Hermes can drive a Chromium browser to do real work — navigate, read DOM, click, type, screenshot, scrape. Its browser tool layer is unusual in one specific way: instead of forcing you into a single backend, Hermes supports five interchangeable browser providers:

Provider	Type	Extensions?
Browserbase	Cloud	✗
Browser Use	Cloud	✗
Firecrawl	Cloud	✗
Camoufox	Local (Firefox stealth)	✗
CDP attach	Local (any Chromium)	✓

Cloud providers can't load extensions — you don't control the remote browser. Camoufox is Firefox-based and won't run a Chrome MV3 extension. The clean integration point is the fifth one: CDP attach, where Hermes connects to a Chromium you launched separately. That's where CapSolver fits in.

This is a different model than tools like OpenClaw (which launches its own Chromium and accepts a browser.extensions array) or Crawlee (where you control Playwright launch flags). With Hermes, you bring your own Chrome with the extension preloaded, and Hermes attaches to it over the DevTools protocol.

What is CapSolver?

CapSolver is a leading CAPTCHA solving service that provides AI-powered solutions for bypassing modern CAPTCHA challenges.

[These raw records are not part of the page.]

== run 1 ==
## CORDIC
module CORDIC #(parameter integer W = 32)
(
    input wire clk,
    input wire start,
    input wire signed [31:0] x,
    input wire signed [31:0] y,
    output wire signed [W-1:0]phi,
    output wire done
);
Size: ~100 flip-flops, ~99 I/O pins, ~16,000 sq um of cells after synthesis.
clock: 6.4 ns
lec_check: 0
cap_margin: 20
core_margin: 2
core_utilization: 70
cts_cluster_diameter: 33
cts_cluster_size: 35
max_routing_layer: met4
place_density: 0.65
setup_slack_margin: 1.57
slew_margin: 20
run.sh (not shown) runs the stock make flow with config.mk's settings and CLKGATE_MAP_FILE=.
FAIL run 1 @ 5_1_grt: tool exited with error
diff inputs: run 1 => run 2
- a deleted SETUP_SLACK_MARGIN that had been 1.57
- a deleted MAX_ROUTING_LAYER that had been met4
- a deleted CTS_CLUSTER_DIAMETER that had been 33
- a deleted PLACE_DENSITY that had been 0.65
- a change of CORE_UTILIZATION from 70 to 40
- a deleted CTS_CLUSTER_SIZE that had been 35
- a change of the clock period (ns, I/O delays scaled along) from 6.4 to 7.5
--- outcome ---
- Per the final summary, run 2 finished and its layout is clean on timing, DRC and antenna.
- Summed instance area of the synthesized netlist came out exactly the same in run 2 and run 1.
- Comparing post-placement worst setup slack for run 2 and run 1, the bigger number came from run 1.
- The placer congestion estimate in run 2 sits about 24% below the value recorded for run 1.
- When run 2 is measured against run 1, its placed cell area turns out 210 sq um lower.
- Looking at site row count across run 2 and run 1, the one that comes out higher is run 2.
- Summary of run 2 over run 1: CTS H-tree depth roughly the same, number of standard cells after synthesis flat.
- Re starting density of the core: run 1 was higher than run 2.
- Run 1 -> run 2: post-synthesis share of cell area spent on and-or and or-and gates flat
- Die area for run 2 is higher than for run 1.
==> inputs of v19 <==
==> flow/design.v <==
`timescale 1ns / 1ps
module LED_flow(
  input      i_clk,                     
  input      i_rst_n,                   
  input      pause,                     
  output reg [6:0] keyboard_val,        
  output reg [7:0] keyboard             
 );
reg [1:0] cnt2;                         
reg [3:0] flag;                         
reg [23:0] flag_time;                   
reg key_clk_sec;                        
reg key_clk_sec_d;
reg [1:0] cnt;                          
reg key_clk_d;
wire key_clk  = cnt[1];                 
wire sec_tick = key_clk_sec & ~key_clk_sec_d;
wire scan_tick = key_clk & ~key_clk_d;
always @ (posedge i_clk)
   begin
     if (i_rst_n) begin
         cnt <= 2'd0;
         cnt2 <= 2'd0;
         key_clk_sec <= 1'b0;
         key_clk_sec_d <= 1'b0;
         key_clk_d <= 1'b0;
     end else begin
         cnt <= cnt + 1'b1;
         cnt2 <= (cnt2 + 1'b1) % 2'd3;
         if(cnt2 < 2'd1)
             key_clk_sec <= 1'b1;
         else
             key_clk_sec <= 1'b0;
         key_clk_sec_d <= key_clk_sec;
         key_clk_d <= key_clk;
     end
   end
always @ (posedge i_clk)
  begin
    if (i_rst_n)
        flag_time <= 24'b0;
    else if(sec_tick && !pause)
        flag_time <= (flag_time + 1'b1) % 24'd8640000;
  end
always @ (posedge i_clk)
  if (i_rst_n) begin
    flag <= 4'd0;
    keyboard <= 8'b1111_1111;
    keyboard_val <= 7'b1111111;
  end else if (scan_tick)
  begin
    flag <= (flag + 1'b1) % 4'd8;
    case(flag)
       4'h0:begin
                keyboard <= 8'b0111_1111;    
                case((flag_time / 19'd360000) / 4'd10)
                4'd0:keyboard_val <= 7'b0000001;
                4'd1:keyboard_val <= 7'b1001111;
                4'd2:keyboard_val <= 7'b0010010;
                4'd3:keyboard_val <= 7'b0000110;
                4'd4:keyboard_val <= 7'b1001100;
                4'd5:keyboard_val <= 7'b0100100;
                4'd6:keyboard_val <= 7'b0100000;
                4'd7:keyboard_val <= 7'b0001111;
                4'd8:keyboard_val <= 7'b0000000;
                4'd9:keyboard_val <= 7'b0001100;
                endcase
            end
       4'h1:begin
                keyboard <= 8'b1011_1111;    
                case((flag_time / 19'd360000) % 4'd10)
                4'd0:keyboard_val <= 7'b0000001;
                4'd1:keyboard_val <= 7'b1001111;
                4'd2:keyboard_val <= 7'b0010010;
                4'd3:keyboard_val <= 7'b0000110;
                4'd4:keyboard_val <= 7'b1001100;
                4'd5:keyboard_val <= 7'b0100100;
                4'd6:keyboard_val <= 7'b0100000;
                4'd7:keyboard_val <= 7'b0001111;
                4'd8:keyboard_val <= 7'b0000000;
                4'd9:keyboard_val <= 7'b0001100;
                endcase
            end
       4'h2:begin
                keyboard <= 8'b1101_1111;    
                case(((flag_time / 13'd6000) % 6'd60) / 4'd10)
                4'd0:keyboard_val <= 7'b0000001;
                4'd1:keyboard_val <= 7'b1001111;
                4'd2:keyboard_val <= 7'b0010010;
                4'd3:keyboard_val <= 7'b0000110;
                4'd4:keyboard_val <= 7'b1001100;
                4'd5:keyboard_val <= 7'b0100100;
                4'd6:keyboard_val <= 7'b0100000;
                4'd7:keyboard_val <= 7'b0001111;
                4'd8:keyboard_val <= 7'b0000000;
                4'd9:keyboard_val <= 7'b0001100;
                endcase
            end
       4'h3:begin
                keyboard <= 8'b1110_1111;    
                case(((flag_time / 13'd6000) % 6'd60) % 4'd10)
                4'd0:keyboard_val <= 7'b0000001;
                4'd1:keyboard_val <= 7'b1001111;
                4'd2:keyboard_val <= 7'b0010010;
                4'd3:keyboard_val <= 7'b0000110;
                4'd4:keyboard_val <= 7'b1001100;
                4'd5:keyboard_val <= 7'b0100100;
                4'd6:keyboard_val <= 7'b0100000;
                4'd7:keyboard_val <= 7'b0001111;
                4'd8:keyboard_val <= 7'b0000000;
                4'd9:keyboard_val <= 7'b0001100;
                endcase
            end
       4'h4:begin
                keyboard <= 8'b1111_0111;    
                case(((flag_time / 7'd100) % 6'd60) / 4'd10)
                4'd0:keyboard_val <= 7'b0000001;
                4'd1:keyboard_val <= 7'b1001111;
                4'd2:keyboard_val <= 7'b0010010;
                4'd3:keyboard_val <= 7'b0000110;
                4'd4:keyboard_val <= 7'b1001100;
                4'd5:keyboard_val <= 7'b0100100;
                4'd6:keyboard_val <= 7'b0100000;
                4'd7:keyboard_val <= 7'b0001111;
                4'd8:keyboard_val <= 7'b0000000;
                4'd9:keyboard_val <= 7'b0001100;
                endcase
            end
       4'h5:begin
                keyboard <= 8'b1111_1011;    
                case(((flag_time / 7'd100) % 6'd60) % 4'd10)
                4'd0:keyboard_val <= 7'b0000001;
                4'd1:keyboard_val <= 7'b1001111;
                4'd2:keyboard_val <= 7'b0010010;
                4'd3:keyboard_val <= 7'b0000110;
                4'd4:keyboard_val <= 7'b1001100;
                4'd5:keyboard_val <= 7'b0100100;
                4'd6:keyboard_val <= 7'b0100000;
                4'd7:keyboard_val <= 7'b0001111;
                4'd8:keyboard_val <= 7'b0000000;
                4'd9:keyboard_val <= 7'b0001100;
                endcase
            end
       4'h6:begin
                keyboard <= 8'b1111_1101;    
                case((flag_time % 7'd100)/4'd10)
                4'd0:keyboard_val <= 7'b0000001;
                4'd1:keyboard_val <= 7'b1001111;
                4'd2:keyboard_val <= 7'b0010010;
                4'd3:keyboard_val <= 7'b0000110;
                4'd4:keyboard_val <= 7'b1001100;
                4'd5:keyboard_val <= 7'b0100100;
                4'd6:keyboard_val <= 7'b0100000;
                4'd7:keyboard_val <= 7'b0001111;
                4'd8:keyboard_val <= 7'b0000000;
                4'd9:keyboard_val <= 7'b0001100;
                endcase
            end
       4'h7:begin
                keyboard <= 8'b1111_1110;    
                case(flag_time % 4'd10)
                4'd0:keyboard_val <= 7'b0000001;
                4'd1:keyboard_val <= 7'b1001111;
                4'd2:keyboard_val <= 7'b0010010;
                4'd3:keyboard_val <= 7'b0000110;
                4'd4:keyboard_val <= 7'b1001100;
                4'd5:keyboard_val <= 7'b0100100;
                4'd6:keyboard_val <= 7'b0100000;
                4'd7:keyboard_val <= 7'b0001111;
                4'd8:keyboard_val <= 7'b0000000;
                4'd9:keyboard_val <= 7'b0001100;
                endcase
            end
    endcase
  end
endmodule
==> flow/design.v (excerpt) <==
module clk_ctrl
(
	input				wire				clk_i					,
	input				wire				rstn_i				,	
	input				wire	[15:0]	freq						,
	output			reg				dds1_o					,
	output			reg				dds_o						
);
clock: 115.0 ns
lec_check: 0
cap_margin: 20
cell_pad_in_sites_detail_placement: 0
cell_pad_in_sites_global_placement: 1
core_aspect_ratio: 1.98
core_margin: 2
core_utilization: 58
cts_cluster_diameter: 399
cts_cluster_size: 98
gpl_routability_driven: 1
hold_slack_margin: 0.06
max_routing_layer: met4
setup_slack_margin: 1.27
slew_margin: 10
tns_end_percent: 25
run.sh (not shown) runs the stock make flow with config.mk's settings and CLKGATE_MAP_FILE=.
==> next run, changes <==
Settings changed: ABC_AREA from default to 1, CAP_MARGIN 20 to 10, CELL_PAD_IN_SITES_GLOBAL_PLACEMENT 1 to default, CORE_ASPECT_RATIO 1.98 to 0.93, CTS_CLUSTER_DIAMETER 399 to 194, CTS_CLUSTER_SIZE 98 to default, HOLD_SLACK_MARGIN 0.06 to 0.12, MIN_ROUTING_LAYER from default to met2, SETUP_SLACK_MARGIN 1.27 to 5.0, SLEW_MARGIN 10 to 20, TNS_END_PERCENT 25 to 55.
After rerunning: The new run finished clean; wire length came out lower by 21%; flip-flop count is unchanged; clock-buffer cell count came out higher by 3; cell count came out higher by 11%.
==> next run, changes <==
Settings changed: CAP_MARGIN 10 to 20, CORE_UTILIZATION 58 to 72, CTS_CLUSTER_DIAMETER 194 to 341, HOLD_SLACK_MARGIN 0.12 to default, MIN_ROUTING_LAYER met2 to default, PLACE_DENSITY_LB_ADDON from default to 0.2.
Clock period 115.0 ns to 67.6 ns, I/O delays scaled along.
After rerunning: Utilization grows by 19 points. First-iteration DRC count shrinks by about 70%. Worst setup slack loses 27 ns. Non-clock buffer count grows by 155. Synthesized area is unchanged. Via count shrinks by 27%.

With support for every major CAPTCHA type and fast response times, CapSolver integrates seamlessly into automated workflows — whether you're driving a browser via Playwright, calling its API directly, or, as in this guide, running its Chrome extension inside an agent's browser session.

Why This Integration is Different

Most CAPTCHA-solving integrations require you to write code — create API calls, poll for results, inject tokens into hidden form fields. That's how it works with tools like Crawlee, Puppeteer, or Playwright.

Hermes + CapSolver is fundamentally different:

Traditional (Code-Based)	Hermes (Natural Language)
Write a `CapSolverService` class	Launch Chrome once with `--load-extension=...`
Call `createTask()` / `getTaskResult()`	Just talk to your agent
Inject tokens via `page.$eval()`	The extension handles everything
Handle errors, retries, timeouts in code	Tell the agent to "wait 60 seconds, then submit"
Different code for each CAPTCHA type	Works for every type automatically

The key insight: The CapSolver Chrome extension runs inside the attached browser. Hermes connects to that browser over CDP and drives it normally. When the agent navigates to a page with a CAPTCHA, the extension — running in the same Chrome, completely invisible to the agent — detects the widget, calls the CapSolver API, and injects the solution token into the page. By the time the agent clicks Submit, the form already carries a valid token.

You just need to give it time. Instead of telling the agent to "solve the CAPTCHA", you simply say:

"Go to that page, wait 60 seconds, then click Submit."

That's it. The agent doesn't need to know CapSolver exists.

Prerequisites

Before setting up the integration, make sure you have:

Hermes Agent installed and the gateway running (install instructions)
A CapSolver account with API key (sign up here)
Chromium or Chrome for Testing (see the important note below)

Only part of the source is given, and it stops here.